De Kopenhaagse Post meldt dat Downsyndroom ‘met uitsterven is bedreigd’ in Denemarken. In IJsland zijn zelfs alle kinderen met Down geaborteerd gedurende 5 jaar. Honderd procent! In Nederland is het selectieve abortus cijfer tot ongeveer 90 procent. De angst voor kinderen met Downsyndroom zit er blijkbaar goed in. De efficiente NIPT, die in 2017 standaard wordt, zal die angst dieper laten wortelen. Immers, ‘als die test aan iedere zwangere wordt aangeboden, dan zal het wel ernstig zijn’, zei een aanstaande vader letterlijk. De realiteit is dat een groot onderzoek onder meer dan 3000 gezinnen heeft aangetoond dat zij helemaal niet ‘lijden’ onder Downsyndroom. Mensen met Down zijn gemiddeld veel gelukkiger dan mensen zonder Down. Dit geldt ook voor hun broers, zussen, papa’s en mama’s.

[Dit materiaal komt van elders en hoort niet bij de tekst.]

File: config.mk
export PLATFORM = sky130hd
export DESIGN_NAME = system_address_decoder
export DESIGN_NICKNAME = d
export VERILOG_FILES = /design/src/pkg/addr_decode_pkg.sv /design/src/hdl/system_address_decoder.sv
export SDC_FILE = /design/constraint.sdc
export NUM_CORES = 1
export LEC_CHECK = 0
export ABC_AREA = 1
export BUFFER_PORTS_ARGS = -buffer_cell sky130_fd_sc_hd__buf_4
export CAP_MARGIN = 25
export CORE_AREA = 3 3 155 157
export DETAILED_ROUTE_END_ITERATION = 8
export DIE_AREA = 0 0 158 160
export PLACE_DENSITY_LB_ADDON = 0.3
export SETUP_SLACK_MARGIN = 0.02
export SYNTH_ARGS = -nofsm -noshare
export SYNTH_HDL_FRONTEND = slang
export SYNTH_SLANG_ARGS = --single-unit
File: constraint.sdc
create_clock -name ref_clk -period 3.8 [get_ports ref_clk]
set_input_delay 0 -clock ref_clk [delete_from_list [all_inputs] [get_ports ref_clk]]
set_output_delay 0 -clock ref_clk [all_outputs]
set_load 0.005 [all_outputs]
File: src/pkg/addr_decode_pkg.sv
// address map constants, target codes and timing for the system address decoder
// assumes a 32-bit byte address from the core and a 20 MHz bus clock
package addr_decode_pkg;
    localparam int ADDR_W = 32;
    // program code window
    localparam logic [31:0] CODE_BASE = 32'h0000_0000;
    localparam logic [31:0] CODE_LAST = 32'h1FFF_FFFF;
    localparam logic [31:0] VECTOR_BASE = 32'h0000_0000;
    localparam logic [31:0] FLASH_LAST = 32'h0003_FFFF;
    localparam logic [31:0] SRAM_LO_BASE = 32'h1FFF_8000;
    localparam logic [31:0] SRAM_HI_BASE = 32'h2000_0000;
    localparam logic [31:0] SRAM_HI_LAST = 32'h2000_7FFF;
    // sram region and bit-band
    localparam logic [31:0] SRAM_REGION_LAST = 32'h3FFF_FFFF;
    localparam logic [31:0] BITBAND_LAST = 32'h200F_FFFF;
    localparam logic [31:0] ALIAS_BASE = 32'h2200_0000;
    localparam logic [31:0] ALIAS_LAST = 32'h23FF_FFFF;
    // peripherals
    localparam logic [31:0] PERIPH_BASE = 32'h4000_0000;
    localparam logic [31:0] PERIPH_LAST = 32'h5FFF_FFFF;
    localparam logic [31:0] EMI_CTRL_BASE = 32'h4000_5400;
    localparam logic [31:0] EMI_CTRL_LAST = 32'h4000_54FF;
    // external memory
    localparam logic [31:0] EXT_BASE = 32'h6000_0000;
    localparam int EXT_ADDR_W = 24;
    localparam logic [31:0] EXT_LAST = 32'h60FF_FFFF;
    localparam logic [31:0] EXT_SPACE_LAST = 32'h9FFF_FFFF;
    localparam logic [31:0] SYS_LAST = 32'hDFFF_FFFF;
    // private peripheral bus
    localparam logic [31:0] PPB_BASE = 32'hE000_0000;
    localparam logic [31:0] PPB_LAST = 32'hE00F_FFFF;
    localparam logic [31:0] SYS_HI_BASE = 32'hE010_0000;
    // external access timing: four bus cycles at 20 MHz
    localparam int EXT_ACCESS_CYCLES = 4;
    localparam int CLK_PERIOD_NS = 50;
    localparam int UNALIGNED_EXTRA = 1;
    localparam logic [2:0] EXT_CNT_INIT = 3'(EXT_ACCESS_CYCLES - 1);

    typedef enum logic [2:0] {
        TGT_NONE = 3'b000,
        TGT_CODE = 3'b001,
        TGT_SRAM = 3'b010,
        TGT_PERIPH = 3'b011,
        TGT_EXT = 3'b100,
        TGT_PPB = 3'b101,
        TGT_SYS = 3'b110
    } target_t;

    typedef enum logic [1:0] {
        BUS_INSTRUCTION_CODE_BUS = 2'b00,
        BUS_DATA_CODE_BUS = 2'b01,
        BUS_SYSTEM = 2'b10,
        BUS_PRIV = 2'b11
    } bus_sel_t;

    typedef enum logic [1:0] {
        ST_IDLE = 2'b00,
        ST_WAIT = 2'b01,
        ST_RMW = 2'b10
    } state_t;
endpackage : addr_decode_pkg

File: src/hdl/system_address_decoder.sv
// system address decoder: sorts core accesses into regions, picks the bus,
// performs bit-band alias read and read-modify-write, and paces external memory
// assumes one request at a time from the core and single-cycle internal targets
`timescale 1ns/1ps
//
// Behaviour
// - lowest half gigabyte is program code; vectors sit at address zero
// - sram region holds 1 MB bit-band area aliased by 32 MB at 0x22000000; here only alias words for the 32K block to 0x20007FFF decode, the rest error
// - alias word write updates one sram bit from written bit 0, atomically
// - alias word read returns only the addressed sram bit, zero or one
// - external memory control registers decode at 0x40005400 to 0x400054FF
// - external memory starts at 0x60000000 with at most 24 address bits
// - external data path is 8 or 16 bits wide
// - instruction fetch from external memory only when it is 16 bits wide
// - each external memory access occupies four bus clock cycles
// - synchronous or asynchronous external memory, only one type at a time
// - external memory has no access protection or code security
// - instruction and data code buses carry only program code addresses
// - system bus carries 0x20000000-0xDFFFFFFF and 0xE0100000-0xFFFFFFFF
// - system bus also takes fetches in 0x20000000-0x3FFFFFFF, possibly slower
// - private peripheral bus serves 0xE0000000-0xE00FFFFF for control and debug
// - unaligned word and half-word accesses complete, with extra cycles; the decoder adds one cycle, none for external memory
// - 32K sram block decoded at 0x1FFF8000, top of code region
// - 32K sram block decoded at base of sram region, ending at 0x20007FFF
module system_address_decoder
    import addr_decode_pkg::*;
(
    // clock and reset
    input wire logic ref_clk,
    input wire logic srst,
    // core request
    input wire logic req_valid,
    input wire logic req_write,
    input wire logic req_fetch,
    input wire logic [1:0] req_size,
    input wire logic [31:0] req_addr,
    input wire logic [31:0] req_wdata,
    // external memory configuration straps
    input wire logic ext_width16,
    input wire logic ext_sync_mode,
    // target read data
    input wire logic [31:0] code_rdata,
    input wire logic [31:0] sram_rdata,
    input wire logic [31:0] periph_rdata,
    input wire logic [15:0] ext_rdata,
    input wire logic [31:0] ppb_rdata,
    input wire logic [31:0] sys_rdata,
    // core response
    output logic resp_valid,
    output logic resp_error,
    output logic [31:0] resp_rdata,
    // routing
    output target_t target_r,
    output bus_sel_t bus_sel_r,
    output logic emi_ctrl_sel_r,
    output logic vector_fetch_r,
    // sram port
    output logic sram_en_r,
    output logic sram_we_r,
    output logic [31:0] sram_addr_r,
    output logic [31:0] sram_wdata_r,
    // external memory port
    output logic ext_en_r,
    output logic ext_we_r,
    output logic ext_sync_r,
    output logic [23:0] ext_addr_r,
    output logic [15:0] ext_wdata_r
);

    ////////////////////////////////////////////////////////////////////////
    // decode

    wire logic in_code = req_addr <= CODE_LAST;
    wire logic in_flash = req_addr <= FLASH_LAST;
    wire logic in_sram_lo = req_addr >= SRAM_LO_BASE && in_code;
    wire logic in_sram_hi = req_addr >= SRAM_HI_BASE && req_addr <= SRAM_HI_LAST;
    wire logic in_alias = req_addr >= ALIAS_BASE && req_addr <= ALIAS_LAST;
    wire logic in_sram_region = req_addr >= SRAM_HI_BASE && req_addr <= SRAM_REGION_LAST;
    wire logic in_periph = req_addr >= PERIPH_BASE && req_addr <= PERIPH_LAST;
    wire logic in_emi_ctrl = req_addr >= EMI_CTRL_BASE && req_addr <= EMI_CTRL_LAST;
    wire logic in_ext = req_addr >= EXT_BASE && req_addr <= EXT_LAST;
    // external ram space beyond the 24 address bits is a hole, not system bus
    wire logic in_sys = in_sram_region || (req_addr > EXT_SPACE_LAST && req_addr <= SYS_LAST)
        || req_addr >= SYS_HI_BASE;
    wire logic in_ppb = req_addr >= PPB_BASE && req_addr <= PPB_LAST;
    // only a 16-bit external memory may hold code; no security check exists there
    wire logic ext_fetch_bad = in_ext && req_fetch && !ext_width16;
    // fetches above the sram region have no path, except into external memory
    wire logic fetch_bad = req_fetch && !in_code && !(in_sram_region) && !ext_fetch_bad
        && !in_ext;
    wire logic alias_hit = in_alias;
    // alias word n maps to sram bit n: byte = base + n/8, word bit = n mod 32
    wire logic [31:0] alias_word_addr = SRAM_HI_BASE + {12'h000, req_addr[24:7], 2'b00};
    wire logic [4:0] alias_bit = req_addr[6:2];
    wire logic alias_mapped = alias_word_addr <= SRAM_HI_LAST;

    target_t tgt_dec;
    always_comb begin
        // priority chain gives exactly one target
        tgt_dec = TGT_NONE;
        if (in_flash || in_sram_lo) begin
            tgt_dec = TGT_CODE;
        end else if (in_sram_hi || (alias_hit && alias_mapped)) begin
            tgt_dec = TGT_SRAM;
        end else if (in_emi_ctrl || in_periph) begin
            tgt_dec = TGT_PERIPH;
        end else if (in_ext) begin
            tgt_dec = TGT_EXT;
        end else if (in_ppb) begin
            tgt_dec = TGT_PPB;
        end else if (in_sys && !in_sram_region) begin
            tgt_dec = TGT_SYS;
        end
    end

    wire logic dec_error = tgt_dec == TGT_NONE || fetch_bad || ext_fetch_bad;
    wire bus_sel_t bus_dec = in_code ? (req_fetch ? BUS_INSTRUCTION_CODE_BUS : BUS_DATA_CODE_BUS)
        : in_ppb ? BUS_PRIV : BUS_SYSTEM;
    wire logic unaligned = (req_size == 2'b10 && req_addr[1:0] != 2'b00)
        || (req_size == 2'b01 && req_addr[0]);

    ////////////////////////////////////////////////////////////////////////
    // read data selection

    logic [31:0] sram_word_r;
    logic [4:0] bit_r;
    logic alias_r;
    logic [31:0] rdata_mux;
    always_comb begin
        case (target_r)
            TGT_CODE: rdata_mux = code_rdata;
            TGT_SRAM: rdata_mux = alias_r ? {31'h0000_0000, sram_rdata[bit_r]} : sram_rdata;
            TGT_PERIPH: rdata_mux = periph_rdata;
            TGT_EXT: rdata_mux = ext_width16 ? {16'h0000, ext_rdata} : {24'h00_0000, ext_rdata[7:0]};
            TGT_PPB: rdata_mux = ppb_rdata;
            TGT_SYS: rdata_mux = sys_rdata;
            default: rdata_mux = 32'h0000_0000;
        endcase
    end
    // bit-band merge for the write phase
    wire logic [31:0] merged = (sram_rdata & ~(32'h0000_0001 << bit_r))
        | ({31'h0000_0000, sram_word_r[0]} << bit_r);

    ////////////////////////////////////////////////////////////////////////
    // sequencer

    state_t state_r, state_nxt;
    logic [2:0] cnt_r;
    logic write_r;
    wire logic accept = state_r == ST_IDLE && req_valid;
    // external accesses stretch to four cycles; unaligned adds one
    wire logic [2:0] wait_init = (tgt_dec == TGT_EXT) ? EXT_CNT_INIT
        : unaligned ? 3'(UNALIGNED_EXTRA) : 3'h0;

    always_comb begin
        state_nxt = state_r;
        case (state_r)
            ST_IDLE: begin
                if (accept && !dec_error) begin
                    state_nxt = ST_WAIT;
                end
            end
            ST_WAIT: begin
                if (cnt_r == 3'h0) begin
                    state_nxt = (alias_r && write_r) ? ST_RMW : ST_IDLE;
                end
            end
            ST_RMW: state_nxt = ST_IDLE;
            default: state_nxt = ST_IDLE;
        endcase
    end

    always_ff @(posedge ref_clk) begin
        if (srst) begin
            state_r <= ST_IDLE;
            cnt_r <= 3'h0;
            write_r <= 1'b0;
            alias_r <= 1'b0;
            bit_r <= 5'h00;
            sram_word_r <= 32'h0000_0000;
        end else begin
            state_r <= state_nxt;
            if (accept) begin
                cnt_r <= wait_init;
                write_r <= req_write;
                alias_r <= alias_hit;
                bit_r <= alias_bit;
                sram_word_r <= req_wdata;
            end else if (cnt_r != 3'h0) begin
                cnt_r <= cnt_r - 3'h1;
            end
        end
    end

    ////////////////////////////////////////////////////////////////////////
    // outputs

    wire logic done = (state_r == ST_WAIT && cnt_r == 3'h0 && !(alias_r && write_r))
        || state_r == ST_RMW;

    always_ff @(posedge ref_clk) begin
        if (srst) begin
            resp_valid <= 1'b0;
            resp_error <= 1'b0;
            resp_rdata <= 32'h0000_0000;
            target_r <= TGT_NONE;
            bus_sel_r <= BUS_INSTRUCTION_CODE_BUS;
            emi_ctrl_sel_r <= 1'b0;
            vector_fetch_r <= 1'b0;
            sram_en_r <= 1'b0;
            sram_we_r <= 1'b0;
            sram_addr_r <= 32'h0000_0000;
            sram_wdata_r <= 32'h0000_0000;
            ext_en_r <= 1'b0;
            ext_we_r <= 1'b0;
            ext_sync_r <= 1'b0;
            ext_addr_r <= 24'h00_0000;
            ext_wdata_r <= 16'h0000;
        end else begin
            resp_valid <= (accept && dec_error) || done;
            resp_error <= accept && dec_error;
            resp_rdata <= done ? rdata_mux : 32'h0000_0000;
            ext_sync_r <= ext_sync_mode;
            if (accept) begin
                target_r <= dec_error ? TGT_NONE : tgt_dec;
                bus_sel_r <= bus_dec;
                emi_ctrl_sel_r <= in_emi_ctrl;
                vector_fetch_r <= req_fetch && req_addr == VECTOR_BASE;
                sram_en_r <= !dec_error && tgt_dec == TGT_SRAM;
                // alias writes read first, then write the merged word
                sram_we_r <= !dec_error && tgt_dec == TGT_SRAM && req_write && !alias_hit;
                sram_addr_r <= alias_hit ? alias_word_addr : req_addr;
                sram_wdata_r <= req_wdata;
                ext_en_r <= !dec_error && tgt_dec == TGT_EXT;
                ext_we_r <= req_write;
                ext_addr_r <= req_addr[EXT_ADDR_W-1:0];
                ext_wdata_r <= ext_width16 ? req_wdata[15:0] : {8'h00, req_wdata[7:0]};
            end else if (state_nxt == ST_RMW) begin
                sram_we_r <= 1'b1;
                sram_wdata_r <= merged;
            end else if (state_nxt == ST_IDLE) begin
                sram_en_r <= 1'b0;
                sram_we_r <= 1'b0;
                ext_en_r <= 1'b0;
            end
        end
    end
endmodule : system_address_decoder

==> impl_metrics.toml, run 1 <==
[run_status]
status = "finished clean"

[synthesis]
synth_compound_area_share_pct = 25.27
avgSynthCellArea_sq_um = 7.110
ys.flop_type = "dfxtp_1"
yosys-mux-area-fraction_pct = 0
synth_cell_types = 45
ys_seq_area_share_pct = 39.57
synth_xor_area_share_pct = 0
async_flop_share_pct = 0
yosys_warnings = 0
ys_ff_latch = 156
netlist_area_sq_um = 7893
synth_edf_count = 0
synth-simple-area-share_pct = 23.73
synth_top_family_by_area = "compound AO/OA/AOI/OAI gates"
synth_cells = 1110
synth_adder_area_share_pct = 0.3171
synth_fp_nets = 1361

[layout]
drive_above_1_share_pct = 29.77
instances_no_fill = 1915
final_nets = 1864
multi_input_area_sq_um = 3904
synthToLayoutAreaGrowth_pct = 66.19
fill_cells = 2082
seqCellArea_sq_um = 3123

[placement]
gp_congestion = 0.9206
hpwl_mm = 28.61
dp.cells = 1730
io_buffers = 398
dp_slack_ns = 1.264

[timing]
worstMarginPinSlew_ns = 0.9170
hold_viol = 0
slew_viol_final = 0
clock_skew_ns = 0.009276
finalSetupViolations = 0
slew_headroom_pct = 38.72
tns_ns = 0
worst_slack_ns = 0.2913
rsz0062_at_grt = "no"
fmax_ghz = 0.2850
min_period_ns = 3.509
fin_crit_sh_pct = 92.33

[critical_path]
timing.rr.end = "resp_rdata[3]$_SDFF_PP0_"
worstPathMaxFanout = 32
cp_top_family = "buffers and inverters"
critPathKind = "reg2reg"
worstReg2RegStart = "target_r[1]$_SDFFE_PP0P_"
crit_top_cell = "dlygate4sd3_1"
crit_path_end_kind = "flip-flop"
critPathLaunch = "target_r[1]$_SDFFE_PP0P_"
reg2reg_slack_ns = 0.29
slowest_stage = "dfxtp_1"
crit_buf_inv = 2
slowest_delay_ns = 0.84
cp.arrival_ns = 3.87
worstPathRequired_ns = 4.16
critPathLaunchType = "flip-flop"
worstRegToRegCells = 6
cp_cell_sequence = "nand4_2 > nor2_1 > a221oi_1 > dlygate4sd3_1 > a21oi_1 > dlygate4sd3_1"
worstSetupPathDepth = 6

[die]
num_rows = 55
start_util_pct = 34.86
ios = 399
die_h_um = 160
die_w_um = 158
core-area_sq_um = 22640
floorplan.die_area_sq_um = 25280

[clocking]
postCtsHoldBufs = 147
tritoncts = "yes"
clk_latency_ns = 0.43
cts_buffers = 17
cts_root_buf = "clkbuf_16"
post-cts-setup-buffers = 0
ctsResizeCount = 0
clock_path_buffers = 2
htreeDepth = 4
clk_pin_slew_ns = 0.07
cts_sinks = 156

[grt]
grt_use_met1_pct = 37.22
grt_usage_pct = 29.35
grt_first_pass_wirelength_mm = 57.26
grt_pass1_vias = 9750
use_met3_pct = 7.127
use_met2_pct = 46.25
grt_max_degree = 82
grt_antenna_before_repair = 4
grt-ovfl-total = 0
top_usage_layer = "met2"

[detailed_routing]
via_per_inst = 5.257
dr_total_vias = 10067
post-route-drc-count = 0
drtIter0Drc = 828
drt-pass1-iter-count = 5
routed_wl_mm = 38.80
ant_nets = 0
routedWlPerCell_um = 20.26

[power]
combPwrFrac_pct = 21.0
vdd_drop_max_mv = 0.3003
p_leak_nw = 6.053
switching_share_pct = 29.03
clockPowerShare_pct = 39.1
power.internal_mw = 3.218
power_density_nw_per_um2 = 345.7
switchingPower_mw = 1.317
power_frac_seq_pct = 39.9

[flow_run]
cap_violations = 0

[worst_hold_path]
hp-class = "in2reg"
holdPathEnd = "sram_wdata_r[10]$_SDFFE_PP0P_"
worstHoldPathCells = 5
hold_start = "sram_rdata[10]"
## cells in the final DEF, fill, tap and decap left out, types with 23 or more instances in the layout
cell type,instances
a211oi_1,32
a21oi_1,86
buf_4,403
dfxtp_1,156
dlygate4sd3_1,147
inv_1,133
nand2_1,188
nand3_1,34
nand4_1,44
nor2_1,105
o21ai_0,111
o22ai_1,23
## metrics by stage
step	util [%]	instance area, sq um	power [mW]	hold slack [ns]
6_report	57.93	13120	4.535	0.01957
5_1_grt	57.93	13120	4.717	0.001781
4_1_cts	57.68	13060	4.539	0.01037
3_5_place_dp	48.54	10990	2.672	0.2139
3_3_place_gp	48.36	10950	2.662	0.2044
2_1_floorplan	-	7893	2.183	0.1070
## area by class of cell
class | count | share of cell area [%]
Tap cell | 285 | 2.719
Clock buffer | 18 | 3.348
Timing Repair Buffer | 555 | 34.96
Antenna cell | 4 | 0.07631
Multi-Input combinational cell | 740 | 29.76
Inverter | 143 | 4.121
Clock inverter | 14 | 1.202
Sequential cell | 156 | 23.81
## cells by family after synthesis
logic type               after synthesis
AO/OA/AOI/OAI                        328
adder cells (fa/ha/maj)                2
buffers and inverters                214
flip-flops                           156
AND/OR/NAND/NOR                      410
## registers in the layout, summed over array words and instances (netlist names), 2 cells and up
register	flops
sram_addr_r	32
bit_r	4
bus_sel_r	2
target_r	3
resp_rdata	32
state_r	2
cnt_r	3
sram_wdata_r	32
ext_wdata_r	16
ext_addr_r	20
## per-layer routing
metal	part of all wire, %	wire [um]	up-vias
li1	-	-	4815
met1	40	15600	4632
met2	46	17740	520
met3	8.9	3442	100
met4	5.2	2020	0
met5	0	0	-
## cell usage after synthesis, types with 2 or more instances
master | number | share of area (%)
buf_2 | 41 | 2.6
buf_1 | 4 | 0.19
nand3b_1 | 2 | 0.19
clkbuf_1 | 22 | 1.0
buf_4 | 3 | 0.29
inv_1 | 133 | 6.3
o21ai_2 | 3 | 0.33
a211oi_2 | 4 | 0.63
nand2_4 | 2 | 0.29
nand2_2 | 4 | 0.32
a41oi_1 | 8 | 0.89
o31ai_1 | 4 | 0.38
a211oi_1 | 32 | 3.0
o221ai_1 | 13 | 1.4
inv_2 | 7 | 0.33
nand3_1 | 34 | 2.2
a21oi_1 | 86 | 5.5
dfxtp_1 | 156 | 40
a221oi_1 | 8 | 0.89
nand4_1 | 44 | 3.5
nor2_1 | 105 | 5.0
nor3_1 | 7 | 0.44
o22ai_1 | 23 | 1.8
nor2_2 | 4 | 0.32
a31oi_1 | 22 | 1.7
nand2_1 | 188 | 8.9
a32o_1 | 8 | 1.0
nor2_4 | 5 | 0.71
o21ai_0 | 111 | 7.0
nand3_2 | 5 | 0.63
ha_1 | 2 | 0.32
nor4_1 | 3 | 0.24
nor3_2 | 5 | 0.63
## worst max-delay path by stage
stage / slack [ns] / end
finish: 0.29 / resp_rdata[3]$_SDFF_PP0_
CTS: 0.32 / resp_rdata[1]$_SDFF_PP0_
global placement: 1.13 / resp_rdata[15]$_SDFF_PP0_
detailed placement: 1.26 / resp_rdata[5]$_SDFF_PP0_
global route: 0.03 / resp_rdata[1]$_SDFF_PP0_
floorplan: 2.16 / sram_wdata_r[0]$_SDFFE_PP0P_
## worst min-delay path, cell delays in order
cell	delay [ns]
buf_4	0.12
inv_1	0.07
a21oi_1	0.08
nand2_1	0.06
a31oi_1	0.06
## power groups by stage
| stage | sequential (mW) | clock [mW] | combinational, mW |
|---|---|---|---|
| 2_1_floorplan | 1.82 | 0 | 0.359 |
| 3_3_place_gp | 1.85 | 0 | 0.814 |
| 3_5_place_dp | 1.84 | 0 | 0.828 |
| 4_1_cts | 1.81 | 1.79 | 0.937 |
| 5_1_grt | 1.82 | 1.86 | 1.03 |
| 6_report | 1.81 | 1.77 | 0.951 |
No activity file was read; power rests on OpenSTA's default activity.
==> run 2: changes to the inputs <==
Settings changed: CELL_PAD_IN_SITES_DETAIL_PLACEMENT set to 0, CELL_PAD_IN_SITES_GLOBAL_PLACEMENT set to 1, CORE_AREA 3 3 155 157 to unset, CORE_MARGIN set to 3, CORE_UTILIZATION set to 34, DIE_AREA 0 0 158 160 to unset.
==> run 2 against run 1 <==
Effect of this change:
- via count decreased by 0.90%
- utilization decreased by 0.43 points
- global-route usage decreased by 1.2 points
- register-to-register slack improved by 0.22 ns
- setup slack improved by 0.22 ns
- clock-buffer cell count increased by 1
- clock power decreased by 2%
- sequential cell count unchanged
- clock skew increased by 0.0051 ns
- largest cell class unchanged
- largest power group unchanged
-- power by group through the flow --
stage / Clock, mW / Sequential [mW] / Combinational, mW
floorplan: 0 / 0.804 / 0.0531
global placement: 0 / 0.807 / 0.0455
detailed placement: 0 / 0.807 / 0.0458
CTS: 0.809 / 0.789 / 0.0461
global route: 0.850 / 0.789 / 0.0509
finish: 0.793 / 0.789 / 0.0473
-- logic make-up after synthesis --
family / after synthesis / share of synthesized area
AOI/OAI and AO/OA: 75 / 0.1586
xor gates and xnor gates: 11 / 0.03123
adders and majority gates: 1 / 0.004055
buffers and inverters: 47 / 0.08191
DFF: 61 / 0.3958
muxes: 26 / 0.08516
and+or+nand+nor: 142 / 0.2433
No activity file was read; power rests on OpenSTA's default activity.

Ik mag anderen niet veroordelen om hun ‘keuzes’, wordt er gezegd. Maar je gewilde kind aborteren, alleen omdat het Downsyndroom heeft, lijkt me het ultieme waarde-oordeel dat je over iemands leven kunt vellen. Ik kan niet anders dan dit ook als een persoonlijke afwijzing zien. Het ‘Downsyndroom’ van mijn kinderen wordt immers steeds voorop gesteld als het gaat om meedoen in de samenleving; onderwijs, recreatie en op de arbeidsmarkt.
Mensen met Down ‘sterven uit’
‘Mensen met Downsyndroom met uitsterven bedreigd’. Deze woorden beschrijven niet de opzettelijke en systematische eliminatie die nu plaatsvindt onder de noemer gezondheidszorg. Het voortbestaan van een groep mensen met Downsyndroom -die altijd deel heeft uitgemaakt van het menselijk ras- is afhankelijk gemaakt van het waarde-oordeel van een andere groep mensen. Dat is een grove schending van de mensenrechten.
Kinderen met Down mankeren niets. Een samenleving die systematisch afwijst mankeert iets. We mogen mensen niet met elkaar vergelijken, de ene ‘eigenheid’ boven de andere stellen. Het wordt tijd dat we eens echt op gaan staan voor de gelijkheid van mensen met Downsyndroom of een andere beperking. Kinderen met Downsyndroom brengen een eigen rijkdom. Wij moeten deze leren zien.